You can be sure these will be quite a bit more expensive for the early adopters, but historically, it looks like the handwriting is on the wall for vacuum tube microwave ovens. 

I'm not sure it's actually on the market, but a company called Midea has previewed the first consumer microwave oven based on the Freescale transistors, back in June.    
Cutaway view of a magnetron - old RF guys call them a Maggie.  Wikipedia photo.


12 comments:

  1. I don't own any tube gear, but I do have a Zenith Transoceanic that doesn't work. I got it at an auction for $2, though I had to take some other crap along with it. :-)

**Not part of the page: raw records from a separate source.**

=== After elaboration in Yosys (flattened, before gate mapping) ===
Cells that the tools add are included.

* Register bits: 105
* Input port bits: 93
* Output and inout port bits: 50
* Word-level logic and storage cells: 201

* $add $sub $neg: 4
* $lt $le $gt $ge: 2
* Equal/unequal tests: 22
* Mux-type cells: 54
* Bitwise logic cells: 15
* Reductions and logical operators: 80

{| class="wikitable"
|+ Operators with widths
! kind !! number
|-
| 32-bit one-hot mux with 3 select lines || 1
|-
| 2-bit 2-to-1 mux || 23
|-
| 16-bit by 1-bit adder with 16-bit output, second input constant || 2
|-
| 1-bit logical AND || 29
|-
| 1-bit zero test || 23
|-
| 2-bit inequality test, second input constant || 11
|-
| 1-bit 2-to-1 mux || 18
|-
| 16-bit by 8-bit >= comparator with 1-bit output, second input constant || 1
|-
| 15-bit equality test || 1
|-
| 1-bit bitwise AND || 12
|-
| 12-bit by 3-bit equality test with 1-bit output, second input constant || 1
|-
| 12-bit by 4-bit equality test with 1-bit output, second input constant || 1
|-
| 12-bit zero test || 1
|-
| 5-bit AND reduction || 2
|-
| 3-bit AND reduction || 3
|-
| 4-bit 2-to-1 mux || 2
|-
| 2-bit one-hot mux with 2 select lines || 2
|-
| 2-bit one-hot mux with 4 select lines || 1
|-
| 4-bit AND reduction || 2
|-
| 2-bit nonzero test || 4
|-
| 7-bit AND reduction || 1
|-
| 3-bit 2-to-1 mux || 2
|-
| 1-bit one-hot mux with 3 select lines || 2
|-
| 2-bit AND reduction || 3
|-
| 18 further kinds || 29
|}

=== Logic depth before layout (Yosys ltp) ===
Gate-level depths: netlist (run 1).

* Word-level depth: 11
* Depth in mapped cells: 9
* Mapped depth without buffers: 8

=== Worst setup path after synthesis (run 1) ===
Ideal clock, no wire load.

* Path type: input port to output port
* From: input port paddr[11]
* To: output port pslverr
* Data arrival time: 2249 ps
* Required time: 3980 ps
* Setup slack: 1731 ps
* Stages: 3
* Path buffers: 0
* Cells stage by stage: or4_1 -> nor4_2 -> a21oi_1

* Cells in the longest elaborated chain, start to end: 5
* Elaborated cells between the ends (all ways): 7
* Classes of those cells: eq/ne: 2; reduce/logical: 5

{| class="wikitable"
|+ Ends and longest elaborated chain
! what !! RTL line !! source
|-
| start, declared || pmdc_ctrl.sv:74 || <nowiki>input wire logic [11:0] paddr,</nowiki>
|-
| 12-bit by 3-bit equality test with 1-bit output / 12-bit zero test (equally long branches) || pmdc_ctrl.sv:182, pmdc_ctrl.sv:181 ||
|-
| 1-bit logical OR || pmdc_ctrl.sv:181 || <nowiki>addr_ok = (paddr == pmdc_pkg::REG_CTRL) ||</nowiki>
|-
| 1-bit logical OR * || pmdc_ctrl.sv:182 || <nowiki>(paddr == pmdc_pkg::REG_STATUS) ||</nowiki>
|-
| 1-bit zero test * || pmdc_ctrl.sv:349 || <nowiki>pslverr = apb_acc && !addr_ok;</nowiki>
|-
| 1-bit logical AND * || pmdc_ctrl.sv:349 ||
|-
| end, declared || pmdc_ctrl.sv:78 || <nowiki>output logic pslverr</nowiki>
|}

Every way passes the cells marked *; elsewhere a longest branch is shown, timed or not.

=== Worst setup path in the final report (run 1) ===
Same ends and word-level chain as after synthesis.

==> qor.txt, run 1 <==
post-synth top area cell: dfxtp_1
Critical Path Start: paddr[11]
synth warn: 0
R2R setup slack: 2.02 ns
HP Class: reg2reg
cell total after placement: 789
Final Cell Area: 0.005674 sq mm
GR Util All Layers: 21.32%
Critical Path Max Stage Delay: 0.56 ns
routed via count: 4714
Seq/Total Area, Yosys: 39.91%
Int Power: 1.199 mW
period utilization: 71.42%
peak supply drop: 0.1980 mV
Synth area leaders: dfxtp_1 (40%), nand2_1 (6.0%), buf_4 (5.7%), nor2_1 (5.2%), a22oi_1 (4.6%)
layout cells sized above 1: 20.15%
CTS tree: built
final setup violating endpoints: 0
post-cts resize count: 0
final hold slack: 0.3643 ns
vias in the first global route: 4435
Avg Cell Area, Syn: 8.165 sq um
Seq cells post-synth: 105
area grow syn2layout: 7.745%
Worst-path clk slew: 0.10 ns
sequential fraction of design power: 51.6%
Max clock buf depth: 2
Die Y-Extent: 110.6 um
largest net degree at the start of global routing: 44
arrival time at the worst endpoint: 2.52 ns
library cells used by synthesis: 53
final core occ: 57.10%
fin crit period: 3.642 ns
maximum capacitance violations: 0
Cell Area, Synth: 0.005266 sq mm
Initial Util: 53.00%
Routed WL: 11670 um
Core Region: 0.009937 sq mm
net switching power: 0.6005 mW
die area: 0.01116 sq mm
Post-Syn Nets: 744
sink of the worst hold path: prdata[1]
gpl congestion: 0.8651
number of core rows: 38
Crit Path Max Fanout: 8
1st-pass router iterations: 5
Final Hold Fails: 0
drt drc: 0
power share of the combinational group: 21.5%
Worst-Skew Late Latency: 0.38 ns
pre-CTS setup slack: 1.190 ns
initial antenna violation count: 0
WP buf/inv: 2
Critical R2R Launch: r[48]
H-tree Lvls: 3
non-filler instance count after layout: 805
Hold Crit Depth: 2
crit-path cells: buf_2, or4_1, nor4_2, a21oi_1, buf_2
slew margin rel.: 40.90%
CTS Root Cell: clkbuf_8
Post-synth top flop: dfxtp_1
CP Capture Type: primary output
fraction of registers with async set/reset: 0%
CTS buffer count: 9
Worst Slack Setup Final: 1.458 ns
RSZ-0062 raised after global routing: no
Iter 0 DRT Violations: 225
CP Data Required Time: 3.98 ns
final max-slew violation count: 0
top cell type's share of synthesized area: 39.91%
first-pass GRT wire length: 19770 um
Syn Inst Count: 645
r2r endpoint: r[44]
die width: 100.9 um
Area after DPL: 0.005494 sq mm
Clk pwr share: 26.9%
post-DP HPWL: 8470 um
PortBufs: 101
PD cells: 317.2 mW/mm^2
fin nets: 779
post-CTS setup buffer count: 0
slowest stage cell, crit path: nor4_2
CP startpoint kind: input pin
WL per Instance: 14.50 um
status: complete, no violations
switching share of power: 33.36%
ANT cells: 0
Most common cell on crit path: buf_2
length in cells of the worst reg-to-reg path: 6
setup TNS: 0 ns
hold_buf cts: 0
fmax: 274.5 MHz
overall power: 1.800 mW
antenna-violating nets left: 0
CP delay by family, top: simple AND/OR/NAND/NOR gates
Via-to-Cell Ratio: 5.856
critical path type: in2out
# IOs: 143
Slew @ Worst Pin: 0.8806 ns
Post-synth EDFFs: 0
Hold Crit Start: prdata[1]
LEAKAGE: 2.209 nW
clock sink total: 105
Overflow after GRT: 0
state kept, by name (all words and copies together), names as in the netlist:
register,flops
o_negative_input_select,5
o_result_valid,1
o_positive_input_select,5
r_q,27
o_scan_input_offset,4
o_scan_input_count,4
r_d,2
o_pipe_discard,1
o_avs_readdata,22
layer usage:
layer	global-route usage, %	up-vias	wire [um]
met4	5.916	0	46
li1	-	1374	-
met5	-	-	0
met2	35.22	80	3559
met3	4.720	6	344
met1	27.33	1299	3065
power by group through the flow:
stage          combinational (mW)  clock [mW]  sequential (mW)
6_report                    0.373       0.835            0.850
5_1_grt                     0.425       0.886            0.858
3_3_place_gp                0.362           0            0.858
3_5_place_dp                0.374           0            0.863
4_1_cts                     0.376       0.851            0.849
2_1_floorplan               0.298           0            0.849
**src/design/lbfc_regs.svh**
```systemverilog
`ifndef LBFC_REGS_SVH
`define LBFC_REGS_SVH
// Register byte offsets
`define LBFC_OFF_STAT_A 8'h00
`define LBFC_OFF_STAT_B 8'h04
`define LBFC_OFF_BOOST 8'h08
`define LBFC_OFF_SINK 8'h0C
`define LBFC_OFF_PUMP 8'h10
`define LBFC_OFF_SYS 8'h14
// fault_status_a bits
`define LBFC_SA_SEC 0
`define LBFC_SA_DISC 1
// boost_config fields
`define LBFC_BC_LIM 1:0
`define LBFC_BC_FSW 5:2
`define LBFC_BC_GAIN 8:6
// sink_config fields
`define LBFC_SC_FS 4:0
`define LBFC_SC_TRIM 8:5
// pump_config fields
`define LBFC_PC_DIV 1:0
`define LBFC_PC_DIV0 0
`define LBFC_PC_FIX 2
`define LBFC_PC_TRAN 3
// system_config fields
`define LBFC_SY_RST 0
`define LBFC_SY_SINK 15:8
// Reset values
`define LBFC_RST_BOOST 9'h188
`define LBFC_RST_SINK 9'h012
`define LBFC_RST_PUMP 4'h0
`define LBFC_RST_SINKS 8'h00
// Cycle limit codes
`define LBFC_LIM_1A 2'h0
// Brightness thresholds, 12-bit scale
`define LBFC_BR_50 12'h800
`define LBFC_BR_75 12'hC00
`endif

```
**src/design/lbfc_pkg.sv**
```systemverilog
package lbfc_pkg;
  // Charge-pump frequency ratio relative to boost switching
  typedef enum logic [1:0] {
    LBFC_CP_HALF = 2'b00,
    LBFC_CP_QUARTER = 2'b01,
    LBFC_CP_EIGHTH = 2'b10
  } lbfc_ratio_e;

  // Whole state of the controller
  typedef struct packed {
    logic pready;
    logic pslverr;
    logic [31:0] prdata;
    logic [1:0] stat_a;
    logic [7:0] stat_b;
    logic [8:0] boost_cfg;
    logic [8:0] sink_cfg;
    logic [3:0] pump_cfg;
    logic [7:0] sinks_req;
    logic soft_rst;
    logic sec_latch;
    logic lowside_off;
    logic [7:0] excl;
    logic conv_en;
    logic [7:0] sink_en;
    logic cp_disc;
    logic [1:0] ilim;
    lbfc_ratio_e ratio;
  } lbfc_state_s;
endpackage

```
**src/design/lbfc_ctrl.sv**
```systemverilog
// Notes on behaviour
// - Open string at OVP: exclude, flag status_b
// - Exclusion holds until sinks off or reset
// - Cycle limit: low side off till cycle
// - Soft start forces the one ampere limit
// - Two-bit field picks four cycle limits
// - Secondary trip kills converter, sinks; flag
// - Secondary flag clears on status_a read
// - Secondary fault latched until shutdown/reset
// - Output drop: disconnect pump, pause sinks
// - Sinks return once output fault clears
// - Full-scale field resets to code 10010
// - Full scale is 2 mA plus code
// - Four-bit trim raises full scale slightly
// - Four-bit field selects boost frequency
// - Auto ratio: eighth, quarter, half by brightness
// - Fixed select: divider fixes the ratio
// - Transition bit: two ratios split at half
// - Three-bit field sets loop DC gain
// - All status bits clear on read
// - Enable low or reset bit clears faults
//
// Register access over APB and the register offsets were decided locally.
`timescale 1ns/1ps
`include "lbfc_regs.svh"

module lbfc_ctrl
  import lbfc_pkg::*;
(
  input wire logic pclk, // Bus clock, 40 MHz
  input wire logic presetn, // Async reset, active low
  input wire logic psel,
  input wire logic penable,
  input wire logic pwrite,
  input wire logic [7:0] paddr,
  input wire logic [31:0] pwdata,
  output logic [31:0] prdata,
  output logic pready,
  output logic pslverr,
  input wire logic en_pin, // Enable pin, low means shutdown
  input wire logic soft_start, // Converter in soft start
  input wire logic sw_cycle_start, // Pulse at each switching cycle
  input wire logic ocp_cycle, // Cycle-by-cycle limit reached
  input wire logic ocp_sec, // Secondary over-current comparator
  input wire logic out_drop, // Sudden output drop detector
  input wire logic ovp_trip, // Output over-voltage comparator
  input wire logic [7:0] string_underreg, // Per-string under-regulation
  input wire logic [11:0] bright_lvl, // Current brightness level
  output logic conv_en, // Boost and pump may switch
  output logic lowside_off, // Force boost low side off
  output logic [1:0] ilim_sel, // Applied cycle limit code
  output logic [3:0] fsw_sel, // Boost frequency code
  output logic [2:0] loop_gain_sel,
  output logic [4:0] full_scale_sel,
  output logic [3:0] full_scale_trim,
  output logic [1:0] pump_ratio,
  output logic cp_disconnect, // Open the pump output switch
  output logic [7:0] sink_en, // Per-string sink enable
  output logic [7:0] fb_exclude // Strings kept out of regulation
);

  // Reset image of the whole state
  localparam lbfc_state_s RST = '{
    pready: 1'b0, pslverr: 1'b0, prdata: 32'h0000_0000,
    stat_a: 2'h0, stat_b: 8'h00,
    boost_cfg: `LBFC_RST_BOOST, sink_cfg: `LBFC_RST_SINK,
    pump_cfg: `LBFC_RST_PUMP, sinks_req: `LBFC_RST_SINKS,
    soft_rst: 1'b0, sec_latch: 1'b0, lowside_off: 1'b0,
    excl: 8'h00, conv_en: 1'b0, sink_en: 8'h00,
    cp_disc: 1'b0, ilim: `LBFC_LIM_1A, ratio: LBFC_CP_EIGHTH};

  lbfc_state_s state_reg; // Registered state
  lbfc_state_s state_next; // Next state

  logic setup_rd; // First access cycle: capture read data
  logic done; // Completing edge of a transfer
  logic [7:0] open_set; // Strings newly found open
  logic [1:0] a_set; // New status_a events

  // Bus phase decode
  assign setup_rd = psel & penable & ~state_reg.pready;
  assign done = psel & penable & state_reg.pready;
  // Only enabled strings short of regulation count as open
  assign open_set = ovp_trip ? (string_underreg & state_reg.sinks_req) : 8'h00;
  assign a_set = {out_drop, ocp_sec};

  // Next-state logic
  always_comb begin
    state_next = state_reg;
    // One wait cycle, then ready for one cycle
    // Read data is captured a cycle before pready so the address mux
    // stays out of the ready path; that costs the single wait state
    state_next.pready = setup_rd;
    if (setup_rd) begin
      state_next.pslverr = 1'b0;
      state_next.prdata = 32'h0000_0000;
      unique case (paddr)
        `LBFC_OFF_STAT_A: state_next.prdata[1:0] = state_reg.stat_a;
        `LBFC_OFF_STAT_B: state_next.prdata[7:0] = state_reg.stat_b;
        `LBFC_OFF_BOOST: state_next.prdata[8:0] = state_reg.boost_cfg;
        `LBFC_OFF_SINK: state_next.prdata[8:0] = state_reg.sink_cfg;
        `LBFC_OFF_PUMP: state_next.prdata[3:0] = state_reg.pump_cfg;
        `LBFC_OFF_SYS: begin
          state_next.prdata[`LBFC_SY_SINK] = state_reg.sinks_req;
          state_next.prdata[`LBFC_SY_RST] = state_reg.soft_rst;
        end
        // Unmapped address answers with an error
        default: state_next.pslverr = 1'b1;
      endcase
    end
    // A written one lives for exactly one cycle, long enough for the
    // shutdown branch at the bottom to see it
    // Reset bit clears itself after one cycle
    state_next.soft_rst = 1'b0;
    // Register writes at the completing edge
    if (done && pwrite) begin
      unique case (paddr)
        `LBFC_OFF_BOOST: state_next.boost_cfg = pwdata[8:0];
        `LBFC_OFF_SINK: state_next.sink_cfg = pwdata[8:0];
        `LBFC_OFF_PUMP: state_next.pump_cfg = pwdata[3:0];
        `LBFC_OFF_SYS: begin
          state_next.sinks_req = pwdata[`LBFC_SY_SINK];
          state_next.soft_rst = pwdata[`LBFC_SY_RST];
        end
        // Status registers are read-only; others ignored
        default: ;
      endcase
    end
    // Read-clear drops only bits that were returned; new events win
    if (done && !pwrite && paddr == `LBFC_OFF_STAT_A) begin
      state_next.stat_a = state_reg.stat_a & ~state_reg.prdata[1:0];
    end
    if (done && !pwrite && paddr == `LBFC_OFF_STAT_B) begin
      state_next.stat_b = state_reg.stat_b & ~state_reg.prdata[7:0];
    end
    state_next.stat_a = state_next.stat_a | a_set;
    state_next.stat_b = state_next.stat_b | open_set;
    // Secondary fault latches the converter off
    // Only shutdown or the reset bit lowers it; reading the flag does
    // not restart the converter
    state_next.sec_latch = state_reg.sec_latch | ocp_sec;
    // Low side held off to the next cycle start; a new trip wins
    // The trip is a level, so a comparator still high at the cycle
    // start keeps the switch off for that cycle as well
    if (sw_cycle_start) begin
      state_next.lowside_off = 1'b0;
    end
    if (ocp_cycle) begin
      state_next.lowside_off = 1'b1;
    end
    // Exclusion sticks through reconnection; freed when all sinks off
    // Limitation: strings are freed only all together, never one by one
    if (state_reg.sinks_req == 8'h00) begin
      state_next.excl = 8'h00;
    end
    state_next.excl = state_next.excl | open_set;
    // Drop opens the pump switch only while the fault stands
    // No debounce: a chattering detector toggles the switch with it
    state_next.cp_disc = out_drop;
    // Boost keeps switching through a drop, stops on a latch
    state_next.conv_en = ~state_next.sec_latch;
    if (state_next.sec_latch || out_drop) begin
      state_next.sink_en = 8'h00;
    end else begin
      state_next.sink_en = state_next.sinks_req;
    end
    // Soft start overrides the programmed limit
    // The programmed code returns on the edge after soft start falls,
    // so the first cycle without soft start still sees the one ampere limit
    if (soft_start) begin
      state_next.ilim = `LBFC_LIM_1A;
    end else begin
      state_next.ilim = state_reg.boost_cfg[`LBFC_BC_LIM];
    end
    // Charge-pump ratio selection
    // Recomputed every cycle so a brightness move acts at once; the
    // pump side must accept a ratio change in the middle of a cycle
    if (state_reg.pump_cfg[`LBFC_PC_TRAN]) begin
      if (state_reg.pump_cfg[`LBFC_PC_DIV0]) begin
        state_next.ratio = (bright_lvl >= `LBFC_BR_50) ? LBFC_CP_QUARTER
                                                       : LBFC_CP_EIGHTH;
      end else begin
        state_next.ratio = (bright_lvl >= `LBFC_BR_50) ? LBFC_CP_HALF
                                                       : LBFC_CP_QUARTER;
      end
    end else if (state_reg.pump_cfg[`LBFC_PC_FIX]) begin
      unique case (state_reg.pump_cfg[`LBFC_PC_DIV])
        2'b00: state_next.ratio = LBFC_CP_HALF;
        2'b01: state_next.ratio = LBFC_CP_QUARTER;
        default: state_next.ratio = LBFC_CP_EIGHTH;
      endcase
    end else if (bright_lvl >= `LBFC_BR_75) begin
      state_next.ratio = LBFC_CP_HALF;
    end else if (bright_lvl >= `LBFC_BR_50) begin
      state_next.ratio = LBFC_CP_QUARTER;
    end else begin
      state_next.ratio = LBFC_CP_EIGHTH;
    end
    // Shutdown or reset bit: registers and latches back to reset,
    // bus handshake kept so an open transfer still completes
    if (!en_pin || state_reg.soft_rst) begin
      state_next = RST;
      state_next.pready = setup_rd;
      state_next.pslverr = setup_rd ? state_next.pslverr : state_reg.pslverr;
      state_next.prdata = state_reg.prdata;
      if (setup_rd) begin
        state_next.pslverr = 1'b0;
      end
    end
  end

  // State register
  always_ff @(posedge pclk or negedge presetn) begin
    if (!presetn) begin
      state_reg <= RST;
    end else begin
      state_reg <= state_next;
    end
  end

  // Outputs straight from the state flops
  // Frequency, gain and full-scale fields leave straight from the config flops, so a write
  // reaches the analog side right after its completing edge
  assign prdata = state_reg.prdata;
  assign pready = state_reg.pready;
  assign pslverr = state_reg.pslverr;
  assign conv_en = state_reg.conv_en;
  assign lowside_off = state_reg.lowside_off;
  assign ilim_sel = state_reg.ilim;
  assign fsw_sel = state_reg.boost_cfg[`LBFC_BC_FSW];
  assign loop_gain_sel = state_reg.boost_cfg[`LBFC_BC_GAIN];
  assign full_scale_sel = state_reg.sink_cfg[`LBFC_SC_FS];
  assign full_scale_trim = state_reg.sink_cfg[`LBFC_SC_TRIM];
  assign pump_ratio = state_reg.ratio;
  assign cp_disconnect = state_reg.cp_disc;
  assign sink_en = state_reg.sink_en;
  assign fb_exclude = state_reg.excl;

  // Checks
  // Most hold only while no shutdown acts; the shutdown branch
  // overrides all but the bus handshake and is watched by checks of its own
  logic live; // No shutdown acting this cycle
  assign live = en_pin & ~state_reg.soft_rst;
endmodule // lbfc_ctrl

```
$ cat src/logic/rtc_pkg.sv
/*
 * rtc_pkg: register map, field positions, reset values and divider counts
 * of the real-time clock divider with trim.
 * assumes: an 8-bit derivative register port and a 40 MHz system clock.
 */
package rtc_pkg;

   // ***************************************
   // register offsets
   // ***************************************
   localparam logic [7:0] RTC_CONTROL_OFF     = 8'h20;
   localparam logic [7:0] RTC_PERIOD_TRIM_OFF = 8'h21;
   localparam logic [7:0] RTC_EVT_STATUS_OFF  = 8'h22;
   localparam logic [7:0] RTC_EVT_MASK_OFF    = 8'h23;
   localparam logic [7:0] RTC_PORT_LINE_OFF   = 8'h24;

   // ***************************************
   // control register fields
   // ***************************************
   localparam int TICK_IRQ_EN_BIT       = 0;
   localparam int TICK_FLAG_BIT         = 1;
   localparam int TICK_SEL_BIT          = 2;
   localparam int RUN_BIT               = 3;
   localparam int SLOW_CLOCK_OUT_EN_BIT = 4;
   localparam int FACTORY_TEST_A_BIT    = 5;
   localparam int FACTORY_TEST_B_BIT    = 6;

   // event status and mask fields, port line fields
   localparam int EVT_SECOND_BIT = 0;
   localparam int EVT_MINUTE_BIT = 1;
   localparam int PORT_FF_BIT    = 0;
   localparam int PORT_LINE_BIT  = 1;

   // ***************************************
   // reset values
   // ***************************************
   localparam logic [7:0] RTC_CONTROL_RST     = 8'h00;
   localparam logic [7:0] RTC_PERIOD_TRIM_RST = 8'h00;
   localparam logic [1:0] RTC_EVT_RST         = 2'h0;
   localparam logic       PORT_FF_RST         = 1'b1;

   // ***************************************
   // timing
   // ***************************************
   localparam int          CLK_PERIOD_NS   = 25;
   localparam int          OSC_HZ          = 32768;
   localparam int          SECOND_S        = 1;
   localparam int          MINUTE_S        = 60;
   localparam int          PRESC_W         = 15;
   localparam logic [14:0] SEC_OSC_LAST    = 15'((OSC_HZ * SECOND_S) - 1);
   localparam logic [5:0]  MIN_SEC_LAST    = 6'((MINUTE_S / SECOND_S) - 1);
   localparam int          SYNC_W          = 3;

endpackage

    Do you know anywhere that might repair it?

    ReplyDelete
  2. As long as vacuum tubes resist EMP etc. better than solid state circuitry they will still be around.

    ReplyDelete
  3. Maggie isn't an amplifier, she is an oscillator. The difference:

    Amplifier: RF in, RF out
    Oscillator: DC in, RF out

    Maggie was a top secret device during WWII, protected against capture by explosive destruct charges. Some WWII surplus got released to the civilian market with destruct charges still in place.

    ReplyDelete
  4. Since I am a radio know nothing, can you advise on a reliable portable ac and battery powered unit to receive multiple bands in the event of a major disruption? A SHTF radio, that will pick up shortwave , ham, etc?
    It would be nice if it could run off 12 dc too. I would love to see a post on this subject.....

    ReplyDelete
  5. Anon, I have a little Techsun PL-660 that works just great.

    SiGB - I have a couple of the Zenith sets, too. They work great, but one of the tubes is going for a small fortune these day!

    ReplyDelete
  6. Anon 9:56 raises an important point and I'm embarassed to have posted that slipup. Yes, Maggies are oscillators; in fact, a power oscillator.

    Power oscillators are a vanishing technology. Current circuit design doesn't use them for a variety of reasons, mostly regulatory.

    ReplyDelete
  7. Anon 1257: you said, can you advise on a reliable portable ac and battery powered unit to receive multiple bands in the event of a major disruption? A SHTF radio, that will pick up shortwave , ham, etc? I don't know that radio that Dr. Jim mentioned (Techsun PL-660), so I'll look into it a little.

    If you've got $20 to play with, I have an AM/FM SW radio called a Kaito WRX911 which is extremely good. The battery life on a set of alkalines is incredible. Months and months on two AAs. Amazon has them

    ReplyDelete
  8. I looked at that Techsun 660- it too is a Kaito. Sounds like a good unit- I have a couple hundred to invest in this- I just hate being out of contact when the power goes out- and If it ever goes out due to EMP, solar flare, domestic or foreign attack, likely the internet will go too.
    anon1257

    ReplyDelete
  9. You can find a lot of reviews of receivers over at the eHam website:

    http://www.eham.net/reviews/products/8

    ReplyDelete
  10. Thanks drjim. Great info.
    anon 1257

    ReplyDelete
  11. Appreciate your blog a lot. FYI, the bigger microwave ovens, in the 100 kW class, are surprisingly efficient. Operators may expect about 85% efficiency in converting the HVDC into RF, at about 915 MHz. Naturally, in the midst of the 33 cm ham band. The big magnetrons are about 1 1/2 feet long and weigh about 40 lbs. The heater needs 12.6V at 115 amps to warm up. Anode requires 18 kV at 5 - 6 amps. RF flows through large waveguide equipped directional couplers to the cooking chambers, fed by conveyer belts. All beastly but effective.

    ReplyDelete
  12. Anon 1807 10/31 - Thanks a lot!

    I've never heard of those systems. Beastly is a good word.

    What are they used for? Do they cook at 915?